A Pretty Printer in F#
Introduction
F# features some tools for pretty printing. StructuredFormat is a
customizable layout engine. Types that wish to customize their
structured format specification should implement the IFormattable
interface. This interface must provide a method (GetLayout) that
outputs a layout value. The StructuredFormat
library has several functions and operators to simplify output.
To print a value using this engine, you can use one of the following
functions:
- print_any ('a -> unit)
- prerr_any ('a -> unit)
- output_any (out_channel -> 'a -> unit)
- any_to_string ('a -> string)
StructuredFormat is also the engine used by the interactive mode.

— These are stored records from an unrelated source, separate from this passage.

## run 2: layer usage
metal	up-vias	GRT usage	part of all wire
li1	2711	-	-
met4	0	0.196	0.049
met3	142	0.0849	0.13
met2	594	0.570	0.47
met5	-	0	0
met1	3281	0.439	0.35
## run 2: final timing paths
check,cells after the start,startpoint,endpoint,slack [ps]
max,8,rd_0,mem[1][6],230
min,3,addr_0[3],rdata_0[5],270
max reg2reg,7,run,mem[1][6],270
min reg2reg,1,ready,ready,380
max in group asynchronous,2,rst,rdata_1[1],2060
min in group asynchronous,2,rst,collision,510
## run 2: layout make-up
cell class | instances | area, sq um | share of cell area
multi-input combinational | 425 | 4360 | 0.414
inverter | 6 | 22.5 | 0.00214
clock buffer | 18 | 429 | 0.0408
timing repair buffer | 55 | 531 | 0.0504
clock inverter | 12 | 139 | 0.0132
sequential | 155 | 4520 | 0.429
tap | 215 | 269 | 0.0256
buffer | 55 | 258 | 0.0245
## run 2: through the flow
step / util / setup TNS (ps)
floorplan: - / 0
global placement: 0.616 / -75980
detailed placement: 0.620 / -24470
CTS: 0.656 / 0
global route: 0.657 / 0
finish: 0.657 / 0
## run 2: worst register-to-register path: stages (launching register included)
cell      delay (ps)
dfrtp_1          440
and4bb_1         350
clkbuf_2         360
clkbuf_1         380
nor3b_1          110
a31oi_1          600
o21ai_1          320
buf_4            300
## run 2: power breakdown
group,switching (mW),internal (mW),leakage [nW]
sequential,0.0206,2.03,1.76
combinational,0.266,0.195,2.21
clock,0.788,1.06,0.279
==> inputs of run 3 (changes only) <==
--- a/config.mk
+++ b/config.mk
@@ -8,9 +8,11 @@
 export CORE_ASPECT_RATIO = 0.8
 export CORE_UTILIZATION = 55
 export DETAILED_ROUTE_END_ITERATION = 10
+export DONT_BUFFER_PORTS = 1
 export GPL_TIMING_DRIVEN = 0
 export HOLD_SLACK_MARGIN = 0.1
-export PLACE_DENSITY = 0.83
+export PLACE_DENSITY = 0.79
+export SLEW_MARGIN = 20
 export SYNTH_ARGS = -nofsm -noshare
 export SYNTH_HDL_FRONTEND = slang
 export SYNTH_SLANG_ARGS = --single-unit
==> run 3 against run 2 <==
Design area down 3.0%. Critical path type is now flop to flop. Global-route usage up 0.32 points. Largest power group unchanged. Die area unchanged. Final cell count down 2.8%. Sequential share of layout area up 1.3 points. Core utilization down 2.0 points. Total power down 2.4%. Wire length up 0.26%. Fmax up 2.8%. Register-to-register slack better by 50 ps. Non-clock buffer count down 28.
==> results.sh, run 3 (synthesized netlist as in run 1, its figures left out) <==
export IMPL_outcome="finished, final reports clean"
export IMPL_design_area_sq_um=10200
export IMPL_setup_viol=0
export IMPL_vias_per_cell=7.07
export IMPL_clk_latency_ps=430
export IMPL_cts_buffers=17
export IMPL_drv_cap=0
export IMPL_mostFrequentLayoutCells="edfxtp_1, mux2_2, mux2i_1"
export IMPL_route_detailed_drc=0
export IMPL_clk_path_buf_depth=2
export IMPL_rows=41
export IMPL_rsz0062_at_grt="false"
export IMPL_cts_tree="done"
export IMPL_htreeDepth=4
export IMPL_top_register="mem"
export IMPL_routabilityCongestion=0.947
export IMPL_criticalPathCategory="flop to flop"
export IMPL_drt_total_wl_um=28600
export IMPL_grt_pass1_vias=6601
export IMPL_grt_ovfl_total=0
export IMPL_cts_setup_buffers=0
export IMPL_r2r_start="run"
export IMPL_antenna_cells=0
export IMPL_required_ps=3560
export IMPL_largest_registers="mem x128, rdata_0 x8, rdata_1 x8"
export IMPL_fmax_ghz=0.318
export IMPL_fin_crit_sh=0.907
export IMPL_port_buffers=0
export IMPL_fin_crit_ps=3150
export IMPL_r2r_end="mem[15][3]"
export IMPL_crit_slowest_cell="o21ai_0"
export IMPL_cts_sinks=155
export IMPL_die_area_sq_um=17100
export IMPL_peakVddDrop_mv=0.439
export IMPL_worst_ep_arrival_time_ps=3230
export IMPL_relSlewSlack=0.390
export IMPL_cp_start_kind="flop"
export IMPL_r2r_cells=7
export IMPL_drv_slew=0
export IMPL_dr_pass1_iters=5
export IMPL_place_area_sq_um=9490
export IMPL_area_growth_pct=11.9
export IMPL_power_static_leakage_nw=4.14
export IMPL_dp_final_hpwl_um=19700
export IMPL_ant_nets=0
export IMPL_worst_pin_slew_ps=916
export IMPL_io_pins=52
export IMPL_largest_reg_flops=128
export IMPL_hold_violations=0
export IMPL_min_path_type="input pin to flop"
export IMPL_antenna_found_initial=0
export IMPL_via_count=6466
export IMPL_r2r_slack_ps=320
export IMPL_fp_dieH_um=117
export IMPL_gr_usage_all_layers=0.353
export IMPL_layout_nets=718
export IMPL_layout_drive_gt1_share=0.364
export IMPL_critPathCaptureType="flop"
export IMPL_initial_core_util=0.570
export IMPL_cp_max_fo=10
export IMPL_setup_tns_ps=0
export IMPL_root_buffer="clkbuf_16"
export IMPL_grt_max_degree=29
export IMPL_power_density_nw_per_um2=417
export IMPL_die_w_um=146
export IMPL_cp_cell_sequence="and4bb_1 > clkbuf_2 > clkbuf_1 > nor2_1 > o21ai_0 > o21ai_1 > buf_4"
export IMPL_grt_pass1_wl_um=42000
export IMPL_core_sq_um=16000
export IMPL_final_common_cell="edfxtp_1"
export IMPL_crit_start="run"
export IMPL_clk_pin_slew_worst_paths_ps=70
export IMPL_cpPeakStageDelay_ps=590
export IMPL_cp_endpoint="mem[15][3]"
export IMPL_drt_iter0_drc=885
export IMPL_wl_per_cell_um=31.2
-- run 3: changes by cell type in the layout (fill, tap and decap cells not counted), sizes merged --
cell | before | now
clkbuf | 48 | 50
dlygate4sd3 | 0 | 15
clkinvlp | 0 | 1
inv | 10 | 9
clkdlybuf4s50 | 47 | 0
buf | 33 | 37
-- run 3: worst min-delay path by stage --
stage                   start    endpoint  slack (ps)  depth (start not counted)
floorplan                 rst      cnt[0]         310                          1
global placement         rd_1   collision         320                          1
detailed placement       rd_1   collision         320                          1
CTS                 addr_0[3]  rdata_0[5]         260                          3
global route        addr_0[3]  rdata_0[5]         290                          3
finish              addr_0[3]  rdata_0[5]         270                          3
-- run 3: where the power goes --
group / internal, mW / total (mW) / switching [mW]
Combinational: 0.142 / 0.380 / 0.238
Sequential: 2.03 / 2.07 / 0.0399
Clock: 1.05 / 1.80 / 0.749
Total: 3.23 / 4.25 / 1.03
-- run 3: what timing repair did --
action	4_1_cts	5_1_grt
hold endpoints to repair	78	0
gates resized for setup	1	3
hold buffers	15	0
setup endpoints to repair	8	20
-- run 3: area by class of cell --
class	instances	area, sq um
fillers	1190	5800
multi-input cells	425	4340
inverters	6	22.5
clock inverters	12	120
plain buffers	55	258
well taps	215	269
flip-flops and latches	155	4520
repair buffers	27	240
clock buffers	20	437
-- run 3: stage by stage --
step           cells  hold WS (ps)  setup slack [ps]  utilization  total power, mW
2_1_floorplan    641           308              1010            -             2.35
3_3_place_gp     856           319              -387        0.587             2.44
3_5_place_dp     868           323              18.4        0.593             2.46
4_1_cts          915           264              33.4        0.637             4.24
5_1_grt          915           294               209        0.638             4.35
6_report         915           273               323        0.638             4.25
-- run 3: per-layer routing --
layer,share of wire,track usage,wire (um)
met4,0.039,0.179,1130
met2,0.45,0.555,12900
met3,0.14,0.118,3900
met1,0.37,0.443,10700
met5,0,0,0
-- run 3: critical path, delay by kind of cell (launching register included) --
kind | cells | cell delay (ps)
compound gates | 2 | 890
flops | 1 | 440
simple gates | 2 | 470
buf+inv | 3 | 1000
`config.mk`:
```
export PLATFORM = sky130hd
export DESIGN_NAME = video_frame_tx_flat
export DESIGN_NICKNAME = d
export VERILOG_FILES = /design/src/rtl/video_frame_tx_if.sv /design/src/rtl/video_frame_tx.sv /design/src/flat_wrapper.sv
export SDC_FILE = /design/constraint.sdc
export NUM_CORES = 1
export LEC_CHECK = 0
export CAP_MARGIN = 25
export CORE_MARGIN = 2
export CORE_UTILIZATION = 55
export DETAILED_ROUTE_END_ITERATION = 8
export GPL_ROUTABILITY_DRIVEN = 0
export PLACE_DENSITY = 0.77
export REMOVE_ABC_BUFFERS = 1
export SLEW_MARGIN = 40
export SYNTH_ARGS = -nofsm -noshare
export SYNTH_HDL_FRONTEND = slang
export SYNTH_SLANG_ARGS = --single-unit
```
`constraint.sdc`:
```
create_clock -name clk -period 5.1 [get_ports clk]
set_clock_uncertainty 0.2 [all_clocks]
set_input_delay 1.02 -clock clk [delete_from_list [all_inputs] [get_ports clk]]
set_output_delay 1.02 -clock clk [all_outputs]
set_load 0.05 [all_outputs]
```
File: config.mk
export PLATFORM = sky130hd
export DESIGN_NAME = slice_cfg_loader
export DESIGN_NICKNAME = d
export VERILOG_FILES = /design/src/rtl/slice_cfg_loader.sv
export SDC_FILE = /design/constraint.sdc
export NUM_CORES = 1
export LEC_CHECK = 0
export ABC_CLOCK_PERIOD_IN_PS = 5680
export CORE_UTILIZATION = 30
export CTS_CLUSTER_SIZE = 28
export DETAILED_ROUTE_END_ITERATION = 7
export PLACE_DENSITY = 0.56
export SLEW_MARGIN = 20
export SYNTH_ARGS = -nofsm -noshare
export SYNTH_HDL_FRONTEND = slang
export SYNTH_SLANG_ARGS = --single-unit
export TNS_END_PERCENT = 1
File: constraint.sdc
create_clock -name clk -period 5.68 [get_ports clk]
set_input_delay 1.42 -clock clk [delete_from_list [all_inputs] [get_ports clk]]
set_output_delay 1.42 -clock clk [all_outputs]
set_load 0.1 [all_outputs]
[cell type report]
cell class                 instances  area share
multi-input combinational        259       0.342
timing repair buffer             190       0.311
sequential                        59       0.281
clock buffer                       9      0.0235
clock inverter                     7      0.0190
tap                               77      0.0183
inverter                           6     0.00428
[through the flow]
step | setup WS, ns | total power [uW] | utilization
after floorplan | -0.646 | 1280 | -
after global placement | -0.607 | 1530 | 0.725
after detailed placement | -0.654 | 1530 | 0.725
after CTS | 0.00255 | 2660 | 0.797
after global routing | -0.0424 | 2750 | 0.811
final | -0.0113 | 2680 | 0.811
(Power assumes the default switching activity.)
===== src/rtl/auto_play_pkg.sv =====
// Shared definitions for the auto-play jukebox: note/octave codes, ROM entry layout,
// and the mid-octave frequency table used to derive tone half-periods.
package auto_play_pkg;

  localparam int OCT_W  = 2;
  localparam int NOTE_W = 3;
  localparam int DUR_W  = 3;
  localparam int IDX_W  = 4;   // longest song is 15 notes plus end marker
  localparam int TONE_W = 24;  // low C at 100 MHz needs 19 bits; headroom for faster clocks

  localparam logic [NOTE_W-1:0] NOTE_REST = 3'd0;
  localparam logic [NOTE_W-1:0] NOTE_C    = 3'd1;
  localparam logic [NOTE_W-1:0] NOTE_D    = 3'd2;
  localparam logic [NOTE_W-1:0] NOTE_E    = 3'd3;
  localparam logic [NOTE_W-1:0] NOTE_F    = 3'd4;
  localparam logic [NOTE_W-1:0] NOTE_G    = 3'd5;
  localparam logic [NOTE_W-1:0] NOTE_A    = 3'd6;
  localparam logic [NOTE_W-1:0] NOTE_B    = 3'd7;

  localparam logic [OCT_W-1:0] OCT_LOW  = 2'd0;
  localparam logic [OCT_W-1:0] OCT_MID  = 2'd1;
  localparam logic [OCT_W-1:0] OCT_HIGH = 2'd2;

  // dur == 0 marks the end of a song
  typedef struct packed {
    logic [OCT_W-1:0]  oct;
    logic [NOTE_W-1:0] note;
    logic [DUR_W-1:0]  dur;
  } rom_entry_t;

  // Mid-octave frequencies in Hz, indexed by note code (0 = rest)
  localparam int unsigned MID_FREQ [8] = '{0, 262, 294, 330, 349, 392, 440, 494};

  function automatic int unsigned mid_half_period(input int unsigned clk_freq,
                                                  input logic [NOTE_W-1:0] n);
    return (n == NOTE_REST) ? 0 : clk_freq / (2 * MID_FREQ[n]);
  endfunction

  function automatic rom_entry_t mk(input logic [OCT_W-1:0] o, input logic [NOTE_W-1:0] n,
                                    input logic [DUR_W-1:0] d);
    rom_entry_t e;
    e.oct  = o;
    e.note = n;
    e.dur  = d;
    return e;
  endfunction

endpackage


===== src/rtl/auto_play_tone_gen.sv =====
// Square-wave generator: toggles the speaker every half_period clocks while enabled.
// Clear (or disable) forces the counter and speaker back to 0 so each note starts in phase.
module tone_gen
  import auto_play_pkg::*;
(
  input  logic              clk_i,
  input  logic              rst_i,
  input  logic              clear_i,
  input  logic              en_i,
  input  logic [TONE_W-1:0] half_period_i,
  output logic              speaker_o
);

  logic [TONE_W-1:0] cnt_q;
  logic              spk_q;

  // Count to half_period-1, then toggle and wrap; idle/cleared state is low
  always_ff @(posedge clk_i) begin
    if (rst_i || clear_i || !en_i) begin
      cnt_q <= '0;
      spk_q <= 1'b0;
    end else if (cnt_q == half_period_i - 1'b1) begin
      cnt_q <= '0;
      spk_q <= ~spk_q;
    end else begin
      cnt_q <= cnt_q + 1'b1;
    end
  end

  assign speaker_o = spk_q;

endmodule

A layout describes how tokens will fit next to each other and where
the breaks, spaces and indentations will be (or can be). Objects such
as numbers and strings can be left unformatted, which lets the engine
control how they will be printed (for example, culture specific
format). The engine can also be customized: print width, depth,
culture and floating-point number formatting...
Functions
You should have a look in
sformat documentation and see the list of available functions. To
convert an atom to a layout, we might use following functions:
- objL is layout for most
values (int, float according to culture...). Since this function
requires an object, you might need to box the value first.
- wordL, sepL, leftL and
rightL convert a string into a Layout. wordL
is a string leaf, that will be separated by spaces. leftL and rightL
are used when the string behaves like a left (or right) parenthesis:
there's a space only on the right (or the left). sepL is used for
separators: no spaces is needed.
- listL, spaceListL,
commaListL... are nice functions for printing
lists.
Several operators are available to group different layouts. You
can choose if layouts are unbreakable (no carriage return), breakable
(the engine chooses what's the best) or broken (to start on a new
line). You can also choose an indentation, when return line is
possible.
- $$ unbreakable
- ++ breakable (no indent)
- -- breakable (indent=1)
- --- breakable (indent=2)
- @@ broken (no ident)
- @@- broken (ident=1)
- @@-- broken (ident=2)
Pay attention to operators priority. For example, ++
has a higher priority than $$, this may
be confusing. Here is a function example:
let get_layout (env: #IEnvironment) (e: #IFormattable) = e.GetLayout(env)
type ast =
| Val of int
| Var of string
| BinOp of binop * ast * ast
| UnOp of unop * ast
with
interface StructuredFormat.IFormattable with
member x.GetLayout(env) =
match x with
| Val i -> objL (box i)
| Var s -> wordL s
| BinOp (Custom (s, _), t1, t2) ->
wordL s ++ get_layout env t1 ++ get_layout env t2
| BinOp (b, t1, t2) ->
(leftL "(" $$ get_layout env t1) ++ get_layout env b ++
(get_layout env t2 $$ rightL ")")
| UnOp (b, t1) ->
get_layout env b $$ get_layout env t1
end
...
The get_layout function defined above can be removed, but you
might need to add type annotations in the code. If you want to test
how your printer works, I suggest you to try in the interactive
mode. You can set the value fsi.PrintWidth
to see how indentation behaves.
Indentation
Here are two examples to explain how to format a if
expression in a language.
Source code
| If (cond, exp1, exp2) ->
((wordL "if" $$ get_layout env cond $$ wordL "then")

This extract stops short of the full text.